Collected data entries:

════════════════

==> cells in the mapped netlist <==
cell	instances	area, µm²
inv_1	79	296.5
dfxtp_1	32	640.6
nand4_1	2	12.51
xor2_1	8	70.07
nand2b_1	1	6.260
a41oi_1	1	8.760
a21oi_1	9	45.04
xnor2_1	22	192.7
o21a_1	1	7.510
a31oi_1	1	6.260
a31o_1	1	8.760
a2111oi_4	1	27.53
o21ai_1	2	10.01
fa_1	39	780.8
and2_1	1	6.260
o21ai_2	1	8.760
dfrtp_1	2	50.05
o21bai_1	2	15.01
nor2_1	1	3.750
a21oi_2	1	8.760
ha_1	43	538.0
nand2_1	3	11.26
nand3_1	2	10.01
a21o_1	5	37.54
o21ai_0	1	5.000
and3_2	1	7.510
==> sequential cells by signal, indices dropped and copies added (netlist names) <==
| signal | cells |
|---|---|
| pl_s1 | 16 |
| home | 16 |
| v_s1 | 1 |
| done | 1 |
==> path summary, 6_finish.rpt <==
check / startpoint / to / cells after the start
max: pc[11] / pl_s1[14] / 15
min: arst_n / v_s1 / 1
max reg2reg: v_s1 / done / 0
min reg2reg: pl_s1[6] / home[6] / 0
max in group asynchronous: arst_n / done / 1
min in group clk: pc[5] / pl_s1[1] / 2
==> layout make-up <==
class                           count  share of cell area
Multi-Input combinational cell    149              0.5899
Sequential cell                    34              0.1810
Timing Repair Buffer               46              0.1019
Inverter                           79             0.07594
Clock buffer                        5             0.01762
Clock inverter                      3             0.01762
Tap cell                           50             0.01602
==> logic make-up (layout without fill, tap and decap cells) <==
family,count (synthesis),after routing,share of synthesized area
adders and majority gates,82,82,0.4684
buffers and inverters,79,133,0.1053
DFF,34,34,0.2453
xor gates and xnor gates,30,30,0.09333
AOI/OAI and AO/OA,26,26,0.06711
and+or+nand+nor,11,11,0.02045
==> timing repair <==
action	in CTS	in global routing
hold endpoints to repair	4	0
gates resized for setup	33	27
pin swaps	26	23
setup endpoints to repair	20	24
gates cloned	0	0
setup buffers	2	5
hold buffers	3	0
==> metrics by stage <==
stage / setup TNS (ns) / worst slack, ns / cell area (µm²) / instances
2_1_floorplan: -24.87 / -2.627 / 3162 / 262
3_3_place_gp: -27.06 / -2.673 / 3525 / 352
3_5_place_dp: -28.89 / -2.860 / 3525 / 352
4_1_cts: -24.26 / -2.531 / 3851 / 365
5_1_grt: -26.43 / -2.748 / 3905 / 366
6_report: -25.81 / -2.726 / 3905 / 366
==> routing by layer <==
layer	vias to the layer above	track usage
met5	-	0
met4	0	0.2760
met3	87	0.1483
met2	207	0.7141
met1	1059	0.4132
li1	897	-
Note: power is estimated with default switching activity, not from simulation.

════════════════

**About this task**
Match on "area" and copy out every line of the entries that contains it.

**Response to the task**
cell	instances	area, µm²
class                           count  share of cell area
family,count (synthesis),after routing,share of synthesized area
stage / setup TNS (ns) / worst slack, ns / cell area (µm²) / instances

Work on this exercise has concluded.